Past Meetup

Vancouver Spark Meetup: ApacheCon Extravaganza

This Meetup is past

100 people went

Hyatt Regency Hotel

655 Burrard Street · Vancouver, BC

How to find us

Georgia B room (located on the 2nd floor of the hotel)

Location image of event venue

Details

We have three great talks from visiting contributors/committers who are in town for ApacheCon.

Chris Fregly (IBM)

Real-time, Advanced Analytics and Recommendations using ML, Graph Processing, NLP, and Approximations (featuring Apache Spark, Stanford CoreNLP, and Twitter Algebird)

Starting with a live, interactive demo generating audience-specific recommendations, we'll dive deep into each of the key components including NiFi, Kafka, Stanford CoreNLP, Docker, Word2Vec, LDA, Twitter Algebird, Spark Streaming, SQL, ML, GraphX. As a bonus, we'll discuss the latest Netflix Recommendations Pipeline and related open source projects.

Mike Percy (Cloudera) & Dan Burkert (Cloudera)

Kudu and Spark for Fast Analytics on Streaming Data

Apache Kudu (incubating) is a new storage engine for the Apache Hadoop ecosystem that enables extremely high-speed analytics without imposing data-visibility latencies. Using Apache Spark and Kudu, we show that it is now easy to create applications that query and analyze mutable, constantly changing datasets while getting the impressive query performance that you would normally expect from immutable columnar data formats like Apache Parquet and ORCFile. Kudu delivers this with a fault-tolerant, Spanner-like distributed architecture and a columnar on-disk storage format. This talk provides an introduction to Kudu and demonstrates using Spark and Kudu together to achieve impressive results in a system that is friendly to both app developers and operations engineers.

Xuefu Zhang (Uber)

Hive on Spark, an Uber Use Case

As Hive on Spark has been mature and production ready, Hive community has seen exciting user adoption.
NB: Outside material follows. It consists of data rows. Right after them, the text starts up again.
File: config.mk
export PLATFORM = sky130hd
export DESIGN_NAME = cdc_hs_tx_flat
export DESIGN_NICKNAME = d
export VERILOG_FILES = /design/src/rtl/cdc_hs_pkg.sv /design/src/rtl/cdc_hs_tx_if.sv /design/src/rtl/cdc_hs_tx_sync.sv /design/src/rtl/cdc_hs_tx.sv /design/src/flat_wrapper.sv
export SDC_FILE = /design/constraint.sdc
export NUM_CORES = 1
export LEC_CHECK = 0
export CORE_ASPECT_RATIO = 1.1
export CORE_MARGIN = 4
export CORE_UTILIZATION = 45
export DETAILED_ROUTE_END_ITERATION = 10
export PLACE_DENSITY = 0.69
export SLEW_MARGIN = 30
export SYNTH_ARGS = -nofsm -noshare
export SYNTH_HDL_FRONTEND = slang
export SYNTH_HIERARCHICAL = 1
export SYNTH_SLANG_ARGS = --single-unit
File: constraint.sdc
create_clock -name interf_clk_i -period 2.1 [get_ports interf_clk_i]
set_input_delay 0.315 -clock interf_clk_i [delete_from_list [all_inputs] [get_ports interf_clk_i]]
set_output_delay 0.315 -clock interf_clk_i [all_outputs]
set_load 0.02 [all_outputs]
[src/rtl/mix_pkg.sv]
// Shared definitions for the voice mixing scheduler: sample width, the
// silence code used when no voice contributes, and the scheduler states.
package mix_pkg;

   localparam int          SAMPLE_W = 18;
   localparam logic [17:0] SILENCE  = 18'h20000;

   typedef enum logic [1:0] {
      ST_IDLE = 2'd0,
      ST_SCAN = 2'd1,
      ST_WAIT = 2'd2,
      ST_DONE = 2'd3
   } sched_state_e;

endpackage

[src/rtl/voice_mix_sched.sv]
// voice_mix_sched: scans NUM_VOICES voices once per frame and folds every
// enabled voice into a single sample through one shared, externally
// instantiated mixer. The first enabled voice seeds the accumulator directly.
// Each further enabled voice is issued to the mixer, and the scheduler waits
// MIX_LATENCY+1 cycles before taking the result back.
// Optional build macro VOICE_MIX_SCHED_OVERRUN_CNT_EN adds a saturating
// 16-bit overrun counter output (overrun_cnt).
module voice_mix_sched
   import mix_pkg::*;
#(
   parameter int NUM_VOICES  = 8,
   parameter int MIX_LATENCY = 3,
   localparam int IDX_W      = (NUM_VOICES > 1) ? $clog2(NUM_VOICES) : 1,
   localparam int WCNT_W     = (MIX_LATENCY > 0) ? $clog2(MIX_LATENCY + 1) : 1
) (
   input  logic                  clk,
   input  logic                  rst,
   input  logic                  sample_tick,
   input  logic [NUM_VOICES-1:0] voice_en,
   output logic [IDX_W-1:0]      voice_sel,
   input  logic [SAMPLE_W-1:0]   voice_sample,
   output logic [SAMPLE_W-1:0]   mix_a,
   output logic [SAMPLE_W-1:0]   mix_b,
   input  logic [SAMPLE_W-1:0]   mix_z,
   output logic [SAMPLE_W-1:0]   out_sample,
   output logic                  out_valid,
   output logic                  busy,
`ifdef VOICE_MIX_SCHED_OVERRUN_CNT_EN
   output logic [15:0]           overrun_cnt,
`endif
   output logic                  overrun
);

   localparam logic [IDX_W-1:0]  LAST_IDX = IDX_W'(NUM_VOICES - 1);
   localparam logic [WCNT_W-1:0] WCNT_INI = WCNT_W'(MIX_LATENCY);

   sched_state_e              state_q, state_d;
   logic [NUM_VOICES-1:0]     en_q, en_d;
   logic [IDX_W-1:0]          idx_q, idx_d;
   logic                      have_acc_q, have_acc_d;
   logic [SAMPLE_W-1:0]       acc_q, acc_d;
   logic [WCNT_W-1:0]         wcnt_q, wcnt_d;
   logic [SAMPLE_W-1:0]       mix_a_q, mix_a_d;
   logic [SAMPLE_W-1:0]       mix_b_q, mix_b_d;
   logic [SAMPLE_W-1:0]       out_sample_q, out_sample_d;
   logic                      out_valid_q, out_valid_d;
   logic                      overrun_q, overrun_d;
   logic                      last_voice;

   assign last_voice = (idx_q == LAST_IDX);

   // State and datapath registers; reset aborts any frame in flight.
   always_ff @(posedge clk) begin
      if (rst) begin
         state_q      <= ST_IDLE;
         en_q         <= '0;
         idx_q        <= '0;
         have_acc_q   <= 1'b0;
         acc_q        <= '0;
         wcnt_q       <= '0;
         mix_a_q      <= SILENCE;
         mix_b_q      <= SILENCE;
         out_sample_q <= SILENCE;
         out_valid_q  <= 1'b0;
         overrun_q    <= 1'b0;
      end else begin
         state_q      <= state_d;
         en_q         <= en_d;
         idx_q        <= idx_d;
         have_acc_q   <= have_acc_d;
         acc_q        <= acc_d;
         wcnt_q       <= wcnt_d;
         mix_a_q      <= mix_a_d;
         mix_b_q      <= mix_b_d;
         out_sample_q <= out_sample_d;
         out_valid_q  <= out_valid_d;
         overrun_q    <= overrun_d;
      end
   end

   // Next-state logic: scan voices, issue mixer passes, wait, publish.
   always_comb begin
      state_d      = state_q;
      en_d         = en_q;
      idx_d        = idx_q;
      have_acc_d   = have_acc_q;
      acc_d        = acc_q;
      wcnt_d       = wcnt_q;
      mix_a_d      = mix_a_q;
      mix_b_d      = mix_b_q;
      out_sample_d = out_sample_q;
      out_valid_d  = 1'b0;
      // A tick outside IDLE (DONE included) is dropped but flagged.
      overrun_d    = sample_tick && (state_q != ST_IDLE);

      case (state_q)
         ST_IDLE: begin
            if (sample_tick) begin
               en_d       = voice_en;
               idx_d      = '0;
               have_acc_d = 1'b0;
               state_d    = ST_SCAN;
            end
         end

         ST_SCAN: begin
            if (en_q[idx_q] && have_acc_q) begin
               // Operands stay frozen until the result is captured.
               mix_a_d = acc_q;
               mix_b_d = voice_sample;
               wcnt_d  = WCNT_INI;
               state_d = ST_WAIT;
            end else begin
               if (en_q[idx_q]) begin
                  acc_d      = voice_sample;
                  have_acc_d = 1'b1;
               end
               if (last_voice) begin
                  state_d = ST_DONE;
               end else begin
                  idx_d = idx_q + 1'b1;
               end
            end
         end

         ST_WAIT: begin
            if (wcnt_q == '0) begin
               acc_d = mix_z;
               if (last_voice) begin
                  state_d = ST_DONE;
               end else begin
                  idx_d   = idx_q + 1'b1;
                  state_d = ST_SCAN;
               end
            end else begin
               wcnt_d = wcnt_q - 1'b1;
            end
         end

         ST_DONE: begin
            out_sample_d = have_acc_q ? acc_q : SILENCE;
            out_valid_d  = 1'b1;
            state_d      = ST_IDLE;
         end

         default: state_d = ST_IDLE;
      endcase
   end

`ifdef VOICE_MIX_SCHED_OVERRUN_CNT_EN
   logic [15:0] ovr_cnt_q, ovr_cnt_d;

   // Saturating count of overrun pulses; cleared only by reset.
   always_comb begin
      ovr_cnt_d = ovr_cnt_q;
      if (overrun_q && (ovr_cnt_q != 16'hFFFF)) begin
         ovr_cnt_d = ovr_cnt_q + 16'd1;
      end
   end

   // Overrun counter register.
   always_ff @(posedge clk) begin
      if (rst) begin
         ovr_cnt_q <= '0;
      end else begin
         ovr_cnt_q <= ovr_cnt_d;
      end
   end

   assign overrun_cnt = ovr_cnt_q;
`endif

   assign voice_sel  = idx_q;
   assign mix_a      = mix_a_q;
   assign mix_b      = mix_b_q;
   assign out_sample = out_sample_q;
   assign out_valid  = out_valid_q;
   assign overrun    = overrun_q;
   assign busy       = (state_q != ST_IDLE);

endmodule
[config.mk]
export PLATFORM = sky130hd
export DESIGN_NAME = voice_mix_sched
export DESIGN_NICKNAME = d
export VERILOG_FILES = /design/src/rtl/mix_pkg.sv /design/src/rtl/voice_mix_sched.sv
export SDC_FILE = /design/constraint.sdc
export NUM_CORES = 1
export LEC_CHECK = 0
export BUFFER_PORTS_ARGS = -buffer_cell sky130_fd_sc_hd__buf_2
export CORE_MARGIN = 3
export CORE_UTILIZATION = 49
export CTS_CLUSTER_SIZE = 25
export DETAILED_ROUTE_END_ITERATION = 10
export PLACE_DENSITY = 0.87
export SLEW_MARGIN = 20
export SYNTH_ARGS = -nofsm -noshare
export SYNTH_HDL_FRONTEND = slang
export SYNTH_SLANG_ARGS = --single-unit
[constraint.sdc]
create_clock -name clk -period 3.7 [get_ports clk]
set_input_delay 0.555 -clock clk [delete_from_list [all_inputs] [get_ports clk]]
set_output_delay 0.555 -clock clk [all_outputs]
set_load 0.005 [all_outputs]
Word level (Yosys, flattened, before mapping)
Cells that the tools add are included.
{"block": "totals", "word_cells": 66, "regBits": 90, "inputBits": 47, "out_inout_bits": 60}
{"block": "classes", "n_reduce_logical": 15, "n_lt_le_gt_ge": 1, "mux": 26, "n_eq_ne": 11, "n_addsub": 2}
{"op": "2-to-1 mux 18 bit", "n": 4}
{"op": "one-hot mux 18 bit (2 select lines)", "n": 1}
{"op": "2-to-1 mux 2 bit", "n": 7}
{"op": "2-to-1 mux 3 bit", "n": 4}
{"op": "inequality test 2 bit (second input constant)", "n": 6}
{"op": "AND reduction 4 bit", "n": 3}
{"op": "one-hot mux 3 bit (3 select lines)", "n": 1}
{"op": "one-hot mux 2 bit (4 select lines)", "n": 1}
{"op": "AND reduction 3 bit", "n": 2}
{"op": "nonzero test 2 bit", "n": 3}
{"op": "2-to-1 mux 1 bit", "n": 5}
{"op": "equality test 2 bit (second input constant)", "n": 2}
{"op": "logical NOT 2 bit", "n": 2}
{"op": "< comparator 3 x 4 -> 1 bit (second input constant)", "n": 1}
{"op": "one-hot mux 2 bit (2 select lines)", "n": 1}
{"op": "AND reduction 2 bit", "n": 2}
{"op": "adder 3 x 1 -> 3 bit (second input constant)", "n": 1}
{"op": "binary-select mux 1 bit (select 3 bit)", "n": 1}
{"op": "equality test 3 bit (second input constant)", "n": 1}
{"op": "inequality test 3 bit (second input constant)", "n": 1}
{"op": "nonzero test 3 bit", "n": 1}
{"op": "equality test 2 x 1 -> 1 bit (second input constant)", "n": 1}
{"op": "logical AND 1 bit", "n": 2}
{"op": "one-hot mux 1 bit (2 select lines)", "n": 1}
{"op": "subtractor 2 x 1 -> 2 bit (second input constant)", "n": 1}

Logic depth before layout (Yosys ltp)
{"block": "logic_depth", "ltp_word": 5, "depth_mapped": 9, "ltp_nobuf": 7}

Worst setup path after synthesis
Ideal clock, no wire load.
{"block": "synth_path", "kind": "flip-flop to flip-flop", "from": "register state_q[0]", "to": "register acc_q[10]", "required_time_ns": 3.554, "t_arrival_ns": 1.927, "path_stages_with_launch": 8, "slack_ns": 1.627, "path_buffers": 1, "setup_ns": 0.146, "period_less_slack_ns": 2.073, "path_cell_list": "dfxtp_1 inv_1 ha_1 nor2b_1 a2111o_1 o32ai_4 buf_4 a211oi_2"}
{"block": "synth_between", "elab_chain_cells": 3, "word_cells_on_any_way": 8, "cone_classes": "eq/ne (5); mux (1); reduce/logical (2)"}
{"element": "start: declaration", "line": "voice_mix_sched.sv:37", "rtl": "sched_state_e state_q, state_d;"}
{"element": "start signal: assignment", "line": "voice_mix_sched.sv:67", "rtl": "state_q <= state_d;"}
{"element": "equality test 2 x 1 -> 1 bit or equality test 2 bit (tied branches)", "line": "voice_mix_sched.sv:96", "rtl": "case (state_q)"}
{"element": "inequality test 2 bit (no line) or nonzero test 2 bit (tied branches)"}
{"element": "AND reduction 4 bit (no line)"}
{"element": "end signal: assignment", "line": "voice_mix_sched.sv:59", "rtl": "acc_q <= '0;"}
{"element": "end signal: assignment", "line": "voice_mix_sched.sv:71", "rtl": "acc_q <= acc_d;"}
{"element": "end: declaration", "line": "voice_mix_sched.sv:41", "rtl": "logic [SAMPLE_W-1:0] acc_q, acc_d;"}
Parallel ways exist; a longest one is shown, timed or not.
A chain may end at the register's enable or synchronous reset.

Worst setup path in the final report
{"block": "layout_path", "from": "register have_acc_q", "to": "register idx_q[1], in the netlist voice_sel[1]"}
{"block": "layout_between", "elab_chain_cells": 3}
{"element": "start: declaration", "line": "voice_mix_sched.sv:40", "rtl": "logic have_acc_q, have_acc_d;"}
{"element": "start signal: assignment", "line": "voice_mix_sched.sv:70", "rtl": "have_acc_q <= have_acc_d;"}
{"element": "logical AND 1 bit", "line": "voice_mix_sched.sv:107", "rtl": "if (en_q[idx_q] && have_acc_q) begin"}
{"element": "inequality test 2 bit (no line)"}
{"element": "AND reduction 4 bit (no line)"}
{"element": "end signal: assignment", "line": "voice_mix_sched.sv:69", "rtl": "idx_q <= idx_d;"}
{"element": "end: declaration", "line": "voice_mix_sched.sv:39", "rtl": "logic [IDX_W-1:0] idx_q, idx_d;"}
No other way between the ends.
Uber has recently built up its Hadoop based data lake, Hive is extensively used to support ETL, BI, and analytics workloads. As the data size as well as user base increases, faster Hive for the same set of workloads is desired. Hive on Spark has demonstrated great potential to meet the need. Here Uber's experience with Hive and Hive on Spark is shared.

Big Thanks to Cloudera for sponsoring the evening.

===

Agenda:

6:00-6:30 Networking

6:30 Chris Fregly

7:00 Mike Percy & Dan Burkert

7:30 Xuefu Zhang

8:00 Networking and wrap

Bio

Chris Fregly is a Principal Data Solutions Engineer for the newly-formed IBM Spark Technology Center, an Apache Spark Contributor, and a Netflix Open Source Committer.

Chris is also the founder of the global Advanced Apache Spark Meetup and author of the upcoming book, Advanced Spark @ advancedspark.com.

Previously, Chris was a Data Solutions Engineer at Databricks and a Streaming Data Engineer at Netflix.

Mike Percy is a software engineer at Cloudera and a committer on Apache Kudu (incubating). Prior to joining Cloudera, Mike worked on big data infrastructure for machine learning at Yahoo! Mike holds a BSCS from UC Santa Cruz and an MSCS from Stanford.

Dan Burkert is a software engineer at Cloudera and committer on Apache Kudu (incubating). Prior to joining Cloudera, Dan worked on data processing pipelines for machine learning, search, and analytics. Dan received his bachelor’s degree from the University of Virginia.

Xuefu Zhang has over 10 year’s experience in software development. Earlier this year he joined as a software engineer in Uber from Cloudera, where he spent his main efforts on Apache Hive and Pig. He also worked in the Hadoop team at Yahoo when the majority of the development on Hadoop was still there. In addition, he spent his early career at Informatica, gaining important experience on enterprise software development, especially in ETL and data warehouse. Xuefu Zhang is an Apache member, PMC member for Pig, Hive, and Sentry, and is the tech lead for both Hive on Spark and Pig on Spark projects.